Stealing Thunder
Are pirates robbing developers blind? Pavel Barter goes undercover with a wooden leg and scurvy
Of course, bandits have plagued the information highway for years. In 2004, prior to its release, Doom 3 snuck onto file-sharing networks and was downloaded to over 50,000 home PCs in the space of a few hours, translating tonearly 3million dollars in lost sales. On the infofilter.net game torrent chart, Command & Conquer 3 is hot property with 1,010 traders, although (weirdly) Backgammon Pro MultiPack takes first place with 9,120 traders.
Like the music industry, pre-release leaks are PC gaming's bugbear. Before Funcom's epic adventure Dreamfall reached shelves in Europe, over 200,000 illegal copies of the game had been downloaded.
"We first launched in the US and just days after release it was cracked, so everyone who wanted it in Europe and Asia could download it illegally prior to release," says Jørgen Tharaldsen. "It's a strange feeling being 'download of the week' when you launched in retail only a few days before."

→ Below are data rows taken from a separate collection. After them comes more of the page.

<file path="config.mk">
export PLATFORM = sky130hd
export DESIGN_NAME = audio_i2s_rx
export DESIGN_NICKNAME = d
export VERILOG_FILES = /design/src/rtl/audio_i2s_rx.sv
export SDC_FILE = /design/constraint.sdc
export NUM_CORES = 1
export LEC_CHECK = 0
export BUFFER_PORTS_ARGS = -buffer_cell sky130_fd_sc_hd__buf_2
export CORE_ASPECT_RATIO = 0.75
export CORE_MARGIN = 2
export CORE_UTILIZATION = 48
export CTS_BUF_LIST = sky130_fd_sc_hd__clkbuf_4 sky130_fd_sc_hd__clkbuf_8 sky130_fd_sc_hd__clkbuf_16
export CTS_CLUSTER_DIAMETER = 120
export DETAILED_ROUTE_END_ITERATION = 12
export PLACE_DENSITY = 0.76
export SYNTH_ARGS = -nofsm -noshare
export SYNTH_HDL_FRONTEND = slang
export SYNTH_SLANG_ARGS = --single-unit
</file>
<file path="constraint.sdc">
create_clock -name clk_i -period 1.8 [get_ports clk_i]
set_input_delay 0.36 -clock clk_i [delete_from_list [all_inputs] [get_ports clk_i]]
set_output_delay 0.36 -clock clk_i [all_outputs]
set_load 0.005 [all_outputs]
</file>
<file path="src/rtl/audio_i2s_rx.sv">
// I2S slave receiver: synchronises SCK/WS/SDATA into clk_i, frames 16-bit
// left/right samples and queues {left, right} words on a stream output.
module audio_i2s_rx #(
    parameter int unsigned FIFO_DEPTH  = 4,
    parameter int unsigned SYNC_STAGES = 2
) (
    input  logic        clk_i,
    input  logic        rst_ni,
    input  logic        i2s_sck_i,
    input  logic        i2s_ws_i,
    input  logic        i2s_sdata_i,
    input  logic        outport_tready_i,
    output logic        outport_tvalid_o,
    output logic [31:0] outport_tdata_o,
    output logic [3:0]  outport_tstrb_o,
    output logic [3:0]  outport_tdest_o,
    output logic        outport_tlast_o,
    output logic        overflow_o,
    output logic        sync_lost_o
);

    localparam int unsigned PTR_W = $clog2(FIFO_DEPTH);
    localparam int unsigned LAST  = SYNC_STAGES - 1;
    localparam logic [PTR_W:0] PTR_INC = {{PTR_W{1'b0}}, 1'b1};

    typedef enum logic [1:0] {
        ST_HUNT  = 2'd0,
        ST_LEFT  = 2'd1,
        ST_RIGHT = 2'd2
    } state_e;

    // Synchroniser chains and edge detector history
    logic [SYNC_STAGES-1:0] sck_sync_q, sck_sync_d;
    logic [SYNC_STAGES-1:0] ws_sync_q, ws_sync_d;
    logic [SYNC_STAGES-1:0] sd_sync_q, sd_sync_d;
    logic                   sck_prev_q, sck_prev_d;
    logic                   sck_rise_s;

    // Framing state
    state_e      state_q, state_d;
    logic        ws_q1_q, ws_q1_d;
    logic        ws_q2_q, ws_q2_d;
    logic [4:0]  bit_cnt_q, bit_cnt_d;
    logic [15:0] shift_q, shift_d;
    logic [15:0] left_q, left_d;
    logic        push_q, push_d;
    logic [31:0] push_data_q, push_data_d;
    logic        sync_lost_q, sync_lost_d;

    // Scratch values for the strobe cycle
    logic        bit_s;
    logic        ch_s;
    logic        msb_s;
    logic [15:0] shift_in_s;

    // Output FIFO
    logic [31:0]    mem_q [FIFO_DEPTH];
    logic [31:0]    mem_d [FIFO_DEPTH];
    logic [PTR_W:0] wr_ptr_q, wr_ptr_d;
    logic [PTR_W:0] rd_ptr_q, rd_ptr_d;
    logic           overflow_q, overflow_d;
    logic           full_s;
    logic           empty_s;
    logic           pop_s;

    // Shift the I2S pins through the synchronisers and detect SCK rising edges
    always_comb begin
        sck_sync_d = {sck_sync_q[SYNC_STAGES-2:0], i2s_sck_i};
        ws_sync_d  = {ws_sync_q[SYNC_STAGES-2:0], i2s_ws_i};
        sd_sync_d  = {sd_sync_q[SYNC_STAGES-2:0], i2s_sdata_i};
        sck_prev_d = sck_sync_q[LAST];
        sck_rise_s = sck_sync_q[LAST] & ~sck_prev_q;
    end

    // Framing FSM: WS history decides channel and MSB, bits counted per channel
    always_comb begin
        state_d     = state_q;
        ws_q1_d     = ws_q1_q;
        ws_q2_d     = ws_q2_q;
        bit_cnt_d   = bit_cnt_q;
        shift_d     = shift_q;
        left_d      = left_q;
        push_d      = 1'b0;
        push_data_d = push_data_q;
        sync_lost_d = 1'b0;
        // Data lags WS by one SCK, so the bit seen now belongs to the WS seen last rise
        bit_s       = sd_sync_q[LAST];
        ch_s        = ws_q1_q;
        msb_s       = (ws_q1_q != ws_q2_q);
        shift_in_s  = {shift_q[14:0], bit_s};
        if (sck_rise_s) begin
            ws_q1_d = ws_sync_q[LAST];
            ws_q2_d = ws_q1_q;
            case (state_q)
                ST_HUNT: begin
                    if (msb_s && !ch_s) begin
                        state_d   = ST_LEFT;
                        bit_cnt_d = 5'd1;
                        shift_d   = {15'd0, bit_s};
                    end else begin
                        state_d = ST_HUNT;
                    end
                end
                ST_LEFT: begin
                    if (msb_s && ch_s) begin
                        if (bit_cnt_q == 5'd16) begin
                            state_d   = ST_RIGHT;
                            bit_cnt_d = 5'd1;
                            shift_d   = {15'd0, bit_s};
                        end else begin
                            sync_lost_d = 1'b1;
                            state_d     = ST_HUNT;
                            bit_cnt_d   = 5'd0;
                        end
                    end else if (msb_s) begin
                        // Left restarted without a right channel: resynchronise on it
                        bit_cnt_d = 5'd1;
                        shift_d   = {15'd0, bit_s};
                    end else if (bit_cnt_q < 5'd16) begin
                        shift_d   = shift_in_s;
                        bit_cnt_d = bit_cnt_q + 5'd1;
                        if (bit_cnt_q == 5'd15) begin
                            left_d = shift_in_s;
                        end else begin
                            left_d = left_q;
                        end
                    end else begin
                        shift_d = shift_q;
                    end
                end
                ST_RIGHT: begin
                    if (msb_s && !ch_s) begin
                        if (bit_cnt_q == 5'd16) begin
                            push_d      = 1'b1;
                            push_data_d = {left_q, shift_q};
                            state_d     = ST_LEFT;
                            bit_cnt_d   = 5'd1;
                            shift_d     = {15'd0, bit_s};
                        end else begin
                            sync_lost_d = 1'b1;
                            state_d     = ST_HUNT;
                            bit_cnt_d   = 5'd0;
                        end
                    end else if (msb_s) begin
                        bit_cnt_d = 5'd1;
                        shift_d   = {15'd0, bit_s};
                    end else if (bit_cnt_q < 5'd16) begin
                        shift_d   = shift_in_s;
                        bit_cnt_d = bit_cnt_q + 5'd1;
                    end else begin
                        shift_d = shift_q;
                    end
                end
                default: begin
                    state_d   = ST_HUNT;
                    bit_cnt_d = 5'd0;
                end
            endcase
        end else begin
            state_d = state_q;
        end
    end

    // FIFO bookkeeping: a pop frees the slot before a same-cycle push into a full FIFO
    always_comb begin
        mem_d      = mem_q;
        wr_ptr_d   = wr_ptr_q;
        rd_ptr_d   = rd_ptr_q;
        overflow_d = 1'b0;
        empty_s    = (wr_ptr_q == rd_ptr_q);
        full_s     = (wr_ptr_q[PTR_W] != rd_ptr_q[PTR_W]) &&
                     (wr_ptr_q[PTR_W-1:0] == rd_ptr_q[PTR_W-1:0]);
        pop_s      = !empty_s && outport_tready_i;
        if (pop_s) begin
            rd_ptr_d = rd_ptr_q + PTR_INC;
        end else begin
            rd_ptr_d = rd_ptr_q;
        end
        if (push_q) begin
            if (!full_s || pop_s) begin
                mem_d[wr_ptr_q[PTR_W-1:0]] = push_data_q;
                wr_ptr_d                   = wr_ptr_q + PTR_INC;
            end else begin
                overflow_d = 1'b1;
            end
        end else begin
            wr_ptr_d = wr_ptr_q;
        end
    end

    // State registers for synchronisers, framing and FIFO
    always_ff @(posedge clk_i or negedge rst_ni) begin
        if (!rst_ni) begin
            sck_sync_q  <= '0;
            ws_sync_q   <= '0;
            sd_sync_q   <= '0;
            sck_prev_q  <= 1'b0;
            state_q     <= ST_HUNT;
            ws_q1_q     <= 1'b0;
            ws_q2_q     <= 1'b0;
            bit_cnt_q   <= 5'd0;
            shift_q     <= 16'd0;
            left_q      <= 16'd0;
            push_q      <= 1'b0;
            push_data_q <= 32'd0;
            sync_lost_q <= 1'b0;
            mem_q       <= '{default: '0};
            wr_ptr_q    <= '0;
            rd_ptr_q    <= '0;
            overflow_q  <= 1'b0;
        end else begin
            sck_sync_q  <= sck_sync_d;
            ws_sync_q   <= ws_sync_d;
            sd_sync_q   <= sd_sync_d;
            sck_prev_q  <= sck_prev_d;
            state_q     <= state_d;
            ws_q1_q     <= ws_q1_d;
            ws_q2_q     <= ws_q2_d;
            bit_cnt_q   <= bit_cnt_d;
            shift_q     <= shift_d;
            left_q      <= left_d;
            push_q      <= push_d;
            push_data_q <= push_data_d;
            sync_lost_q <= sync_lost_d;
            mem_q       <= mem_d;
            wr_ptr_q    <= wr_ptr_d;
            rd_ptr_q    <= rd_ptr_d;
            overflow_q  <= overflow_d;
        end
    end

    assign outport_tvalid_o = (wr_ptr_q != rd_ptr_q);
    assign outport_tdata_o  = mem_q[rd_ptr_q[PTR_W-1:0]];
    assign outport_tstrb_o  = 4'hF;
    assign outport_tdest_o  = 4'h0;
    assign outport_tlast_o  = 1'b1;
    assign overflow_o       = overflow_q;
    assign sync_lost_o      = sync_lost_q;

endmodule

</file>
==> summary.md, run 1 <==
| Metric | Value |
|---|---|
| Sw frac | 22.42% |
| Core area | 19380 sq um |
| Starting Density | roughly half |
| Seq/Total Area, Yosys | between 50% and 60% |
| First-pass iteration count of the detailed router | 5 |
| Clock skew | 0.006521 ns |
| Vias in the first global route | around 6000 |
| Worst EP required | 1.44 ns |
| Design internal power | 7.783 mW |
| Post-synth top cells | dfrtp_1 (217), mux2_2 (122), mux2_4 (48), mux4_2 (32), a22o_1 (17) |
| Max-cap viol count | 0 |
| Failing checks | negative setup slack |
| Layout cells sized above 1 | 57.10% |
| Clock power frac | around 45% |
| Final core utilization | 63.35% |
| Net Switching | 2.250 mW |
| Combinational power share | 6.0% |
| DRC viols | 0 |
| Register area | approximately 5400 sq um |
| Hold Path Depth | 3 |
| Overall Power | 10.03 mW |
| Ys flop type | dfrtp_1 |
| Crit path kind | flop to output port |
| CP max FO | 5 |
| Unrepaired setup endpoints after global routing | true |
| HP Class | primary input to flop |
| Highest Clock Rate | approximately 450 MHz |
| Worst slew pin tran | 0.5764 ns |
| DR vias | 5476 |
| Clock latency on the worst-skew pair | 0.49 ns |
| CP Launch Type | flop |
| EDFF count, synth | 0 |
| Clock Tree Buf Depth | 3 |
| Cell taking the most area after synthesis | dfrtp_1 |
| Layout fillers | 1301 |
| Die Wd | 166.6 um |
| Pin count of the biggest net entering global routing | 56 |
| Min Tclk post-route | about 2.2 ns |
| CTS H-tree depth | 1 |
| Iteration-0 DRC Markers | 367 |
| Final period util | 124.5% |
| CTS sink cnt | 217 |
| FF+latch count, synth | about 220 |
| Post-synthesis cell count | between 500 and 600 |
| Setup crit end kind | output port |
| Die ar. | approximately 21000 sq um |
| Worst slew margin | approximately three fifths |
| Buffers on Ports | 40 |
| Final slew viol count | 0 |
| Post-route ant nets | 0 |
| Placed cells | 879 |
| Ys Warns | 0 |
| Final Hold Vio Count | 0 |
| Outcome | finished with violations |
| Ant. Diodes | 0 |
| Yosys top cell area share | 57.05% |
| First-pass GRT wire length | 32.48 mm |
| DR WL/cell | 23.38 um |
| Final #Nets | 723 |
| Area delta synth->final | 28.97% |
| Top cells by area, synth | dfrtp_1 (57%), mux2_2 (14%), mux2_4 (7.6%) |
| Area after DPL | 10270 sq um |
| Total Routing Usage GR | around a fifth |
| Power share of the sequential group | 49.5% |
| Total I/O pin count | 50 |
| Gr ovfl total | 0 |
| LEAKAGE | 6.239 nW |
| Netlist Area Pre-Place | 9519 sq um |
| Area of the multi-input gates | approximately 4300 sq um |
| Dpl hpwl | 11.93 mm |
| Ys async rst share | 100.0% |
| Gpl congestion | 0.7686 |
| Die H | about 130 um |
| Worst vdd ir | roughly 0.0011 V |
| CTS Buf Count | 21 |
| Syn_area_per_cell | 16.33 sq um |
| Final WS setup | -0.4411 ns |
| Row count | 44 |
| CTS Root Cell | clkbuf_16 |
| Final Instance Area | 12280 sq um |
| WL final | 22.70 mm |
| Power per cell area | a little over 800 nW/um^2 |
| Critical Path AT | 1.88 ns |
| Final Setup Violations | about 190 |
| Reg clk slew, reported paths | 0.06 ns |
| CTS tree | done |
| Initial antenna violation count | 0 |
| Routed vias/inst | 5.640 |
| Final Non-Filler Cells | just under 1000 |
| R2R depth | 9 |
| Count leader, synth | dfrtp_1 |
| Netlist cell types | 44 |
logic make-up (layout without fill, tap and decap cells):
| kind of cell | count (synthesis) | after routing | synth area share [%] |
|---|---|---|---|
| flops | 217 | 217 | 57.05 |
| mux | 210 | 210 | 30.52 |
| simple gates | 49 | 49 | 3.299 |
| buf+inv | 47 | 175 | 3.312 |
| compound gates | 38 | 38 | 3.233 |
| fa+ha+maj | 13 | 13 | 1.709 |
| xor+xnor | 7 | 7 | 0.8018 |
| other cells | 2 | 9 | 0.07889 |
routing by layer:
metal	track usage (%)	vias to the layer above	wire length (um)
li1	-	2364	-
met5	0	-	0
met4	3.905	0	341
met1	27.74	2952	10320
met3	2.860	28	1282
met2	30.89	132	10760
layout by cell type (no fill, tap or decap), types with 6 or more instances in the layout:
cell,count
a22o_1,16
buf_6,20
inv_1,6
mux4_2,32
nand2_1,7
buf_12,20
buf_4,27
mux2_2,60
mux2_4,117
conb_1,9
buf_2,38
clkbuf_16,31
dfrtp_1,214
o21ai_0,8
ha_1,6
power groups by stage:
| stage | logic (mW) | registers, mW | clock network, mW |
|---|---|---|---|
| floorplan | 0.219 | 5.05 | 0 |
| global placement | 0.407 | 5.05 | 0 |
| detailed placement | 0.431 | 5.05 | 0 |
| CTS | 0.508 | 4.96 | 4.51 |
| global route | 0.663 | 4.97 | 4.73 |
| finish | 0.605 | 4.97 | 4.46 |
sequential cells by signal, summed over array words and instances (netlist names):
| register | count |
|---|---|
| bit_cnt_q | 5 |
| left_q | 16 |
| ws_q2_q | 1 |
| sd_sync_q | 2 |
| overflow_o | 1 |
| wr_ptr_q | 3 |
| ws_sync_q | 2 |
| state_q | 2 |
| sck_prev_q | 1 |
| push_data_q | 32 |
| ch_s | 1 |
| push_q | 1 |
| mem_q | 128 |
| sync_lost_o | 1 |
| shift_q | 16 |
| sck_sync_q | 2 |
| rd_ptr_q | 3 |
worst max-delay path, stage by stage (launching register included):
cell	delay, ns
dfrtp_2	0.44
buf_8	0.16
buf_16	0.14
mux4_2	0.50
buf_2	0.14
metrics by stage:
step | worst slack, ns | hold slack, ns | TNS (ns)
floorplan | -0.01224 | 0.06441 | -0.1224
global placement | -0.08284 | 0.3181 | -2.188
detailed placement | -0.1378 | 0.3331 | -9.294
CTS | -0.4722 | 0.1596 | -34.93
global route | -0.4952 | 0.1964 | -53.60
finish | -0.4411 | 0.1903 | -43.69
path summary, 6_finish.rpt:
check,slack [ns],start,to
hold reg to reg,0.36,sck_sync_q[0],sck_sync_q[1]
hold / removal,0.19,outport_tready_i,rd_ptr_q[2]
min in group asynchronous,0.38,rst_ni,rd_ptr_q[2]
setup / recovery,-0.44,rd_ptr_q[0],outport_tdata_o[6]
setup reg to reg,-0.28,rd_ptr_q[0],mem_q[115]
max in group asynchronous,0.78,rst_ni,mem_q[18]
cell type report:
class	count	area share, %
sequential	217	44.26
clock buffer	28	4.810
timing repair buffer	128	12.16
tap	253	2.578
clock inverter	9	0.8357
inverter	10	0.3057
multi-input combinational	326	35.05
what timing repair did:
item / CTS / global route
endpoints found under the hold margin: 42 / 0
resized for setup: 33 / 122
cloned: 5 / 14
buffers inserted: 18 / 16
pin swaps: 4 / 13
hold buffers: 4 / 0
endpoints found under the setup margin: 205 / 219
No activity file was read; power rests on OpenSTA's default activity.
==> run 2, diff against run 1 <==
==> constraint.sdc (replaced) <==
create_clock -name clk_i -period 1.8 [get_ports clk_i]
set_input_delay 0.18 -clock clk_i [delete_from_list [all_inputs] [get_ports clk_i]]
set_output_delay 0.18 -clock clk_i [all_outputs]
set_load 0.005 [all_outputs]
==> run 2 against run 1 <==
The run still ends with negative setup slack left. Maximum frequency is 8.8% higher. Flip-flop and latch count stayed put. Clock power hardly changed. Critical path depth is 1 lower. Sequential share of layout area is 0.054 points lower. Clock skew is 0.0065 ns higher. Worst hold slack better by 0.020 ns. Routed wire length is 1.5% lower. Sequential power hardly changed. Die area stayed put. Utilization is 0.078 points higher.
==> summary.md, run 2 (synthesis results as in run 1) <==
| Metric | Value |
|---|---|
| Placed cells | 889 (+1.1%) |
| Max-cap viol count | 0 (unchanged) |
| DR WL/cell | 22.86 um (-2.2%) |
| Worst vdd ir | 0.0008548 V (-21%) |
| Row count | 44 (unchanged) |
| Setup TNS | -19.81 ns (+23.87 ns) |
| Final Hold Vio Count | 0 (unchanged) |
| Min Tclk post-route | 2.059 ns (-0.1818 ns) |
| Power per cell area | 820.9 nW/um^2 (+0.45%) |
| Highest Clock Rate | 485.6 MHz (+8.8%) |
| DRC viols | 0 (unchanged) |
| Iteration-0 DRC Markers | 321 (-13%) |
| Area delta synth->final | 29.13% |
| Die H | 126.0 um (unchanged) |
| Initial antenna violation count | 0 (unchanged) |
| Setup crit end kind | output port |
| First-pass GRT wire length | 32.42 mm (-0.19%) |
| LEAKAGE | 6.298 nW (+0.95%) |
| Post-Place Setup Slack | -0.1205 ns (+0.01735 ns) |
| Pin count of the biggest net entering global routing | 58 (+3.6%) |
| CTS Root Cell | clkbuf_16 |
| Total I/O pin count | 50 (unchanged) |
| CTS sink cnt | 217 (unchanged) |
| Die ar. | 20990 sq um (unchanged) |
| Gpl congestion | 0.8265 (+7.5%) |
| Final period util | 114.4% (-10 points) |
| DR vias | 5476 (unchanged) |
| CTS tree | done |
| CP max FO | 14 (+9) |
| HP Class | primary input to asynchronous set/reset pin |
| Clock Tree Buf Depth | 3 (unchanged) |
| Crit path kind | flop to output port |
| Dpl hpwl | 11.92 mm (-0.12%) |
| CTS H-tree depth | 1 (unchanged) |
| Regs by FF count | mem_q (128), push_data_q (32) |
| Commonest non-fill, non-tap cell in the layout | dfrtp_1 |
| Routed vias/inst | 5.599 (-0.72%) |
| Most frequent cells in the layout | dfrtp_1 (214), mux2_4 (133), mux2_2 (45) |
| Reg clk slew, reported paths | 0.07 ns (about the same) |
| Final slew viol count | 0 (unchanged) |
| Post-route ant nets | 0 (unchanged) |
| Final Setup Violations | 177 (-5.3%) |
| Reg2reg end | mem_q[109] |
| Total Routing Usage GR | 19.36% (+0.31 points) |
| CTS Buf Count | 21 (unchanged) |
| Max reg flops | 128 (unchanged) |
| Clock skew | 0.01303 ns (+0.006512 ns) |
| Final Non-Filler Cells | 978 (+0.72%) |
| WL final | 22.36 mm (-1.5%) |
| Clock latency on the worst-skew pair | 0.51 ns (+0.02 ns) |
| Worst EP required | 1.62 ns (+0.18 ns) |
| Critical Path AT | 1.88 ns (about the same) |
| Layout cells sized above 1 | 57.66% (+0.55 points) |
| Die Wd | 166.6 um (unchanged) |
| Final WS setup | -0.2593 ns (+0.1818 ns) |
| R2R Setup Slk | -0.16 ns (+0.12 ns) |
| Vias in the first global route | 5785 (-1.6%) |
| Core area | 19380 sq um (unchanged) |
| Starting Density | 49.12% (unchanged) |
| Buffers on Ports | 40 (unchanged) |
| Register with the most flip-flops | mem_q |
| Failing checks | negative setup slack |
| FF-to-FF Start | rd_ptr_q[0] |
| Ant. Diodes | 0 (unchanged) |
| R2R depth | 8 (-1) |
| CP Launch Type | flop |
| Outcome | finished with violations |
| Unrepaired setup endpoints after global routing | true |
| Gr ovfl total | 0 (unchanged) |
| First-pass iteration count of the detailed router | 4 (-1) |
| Final #Nets | 729 (+0.83%) |
## run 2: cell count changes in the layout (fill, tap and decap cells not counted), moves of 2 or more
cell,previous run,this run
clkbuf_16,31,27
buf_12,20,16
nor2b_1,5,3
inv_6,0,2
buf_4,27,33
mux2_4,117,133
buf_6,20,22
mux2_2,60,45
buf_8,4,9
ha_4,5,7
## run 2: critical path: stages, from the launching register on
cell	delay, ns
dfrtp_2	0.43
buf_12	0.20
mux4_2	0.57
buf_2	0.15
## run 2: worst max-delay path by stage
stage / from / endpoint / slack [ns] / cells past startpoint
6_report: rd_ptr_q[0] / outport_tdata_o[2] / -0.26 / 3
5_1_grt: rd_ptr_q[0] / outport_tdata_o[0] / -0.30 / 4
4_1_cts: rd_ptr_q[0] / outport_tdata_o[0] / -0.25 / 4
3_5_place_dp: rd_ptr_q[2] / mem_q[96] / -0.12 / 5
3_3_place_gp: rd_ptr_q[2] / mem_q[121] / -0.07 / 5
2_1_floorplan: ws_q2_q / left_q[10] / -0.01 / 6
## run 2: stage by stage
stage	hold WS, ns	power (mW)	instance area (sq um)	util, %
6_report	0.2104	10.09	12290	63.43
4_1_cts	0.2235	9.991	11460	59.12
3_5_place_dp	0.1833	5.479	10290	53.13
2_1_floorplan	-0.1156	5.266	9573	-
3_3_place_gp	0.1816	5.450	10290	53.13
5_1_grt	0.2600	10.44	12290	63.43
## run 2: where the power goes
part	leakage, nW	switching, mW	internal, mW
Clock	0.343	1.91	2.53
Sequential	3.01	0.0540	4.92
Combinational	2.95	0.354	0.315
Total	6.30	2.32	7.77
## run 2: timing repair
action                     in CTS  in global routing
buffers inserted               18                 16
resized for setup              28                156
hold buffers                    5                  0
setup endpoints to repair     198                232
hold endpoints to repair       57                  0
gates cloned                    5                  9
pin swaps                      10                 10
## run 2: layout make-up
| class | instances | area [sq um] |
|---|---|---|
| clock inverter | 8 | 77.57 |
| timing repair buffer | 134 | 1443 |
| sequential | 217 | 5434 |
| fill | 1340 | 7087 |
| multi-input combinational | 326 | 4369 |
| inverter | 10 | 40.04 |
| tap | 253 | 316.6 |
| clock buffer | 30 | 611.8 |
## run 2: per-layer routing
layer / global-route usage, % / vias up / wire length [um]
met5: 0 / - / 0
met4: 4.615 / 0 / 397
met3: 3.237 / 36 / 868
met2: 30.89 / 122 / 10490
met1: 28.18 / 2942 / 10600
li1: - / 2376 / -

Valve marketing director Doug Lombardi tells his war story. "During the development of Half-Life 2, we had a security breach on our network and the source code for the project was stolen. Gabe (Newell, Valve boss) reached out to the community, asking folks to help us find the person(s) responsible. After a few months of working with community members alongside various international authorities, arrests were made."
Above: Frustration over the delayed release of Half-Life 2 culminates in the game's code theft. A 21-year-old German programmer is arrested on recommendation of the Feds for having created the Phatbot Trojan, linked to the leak. A patsy, we think.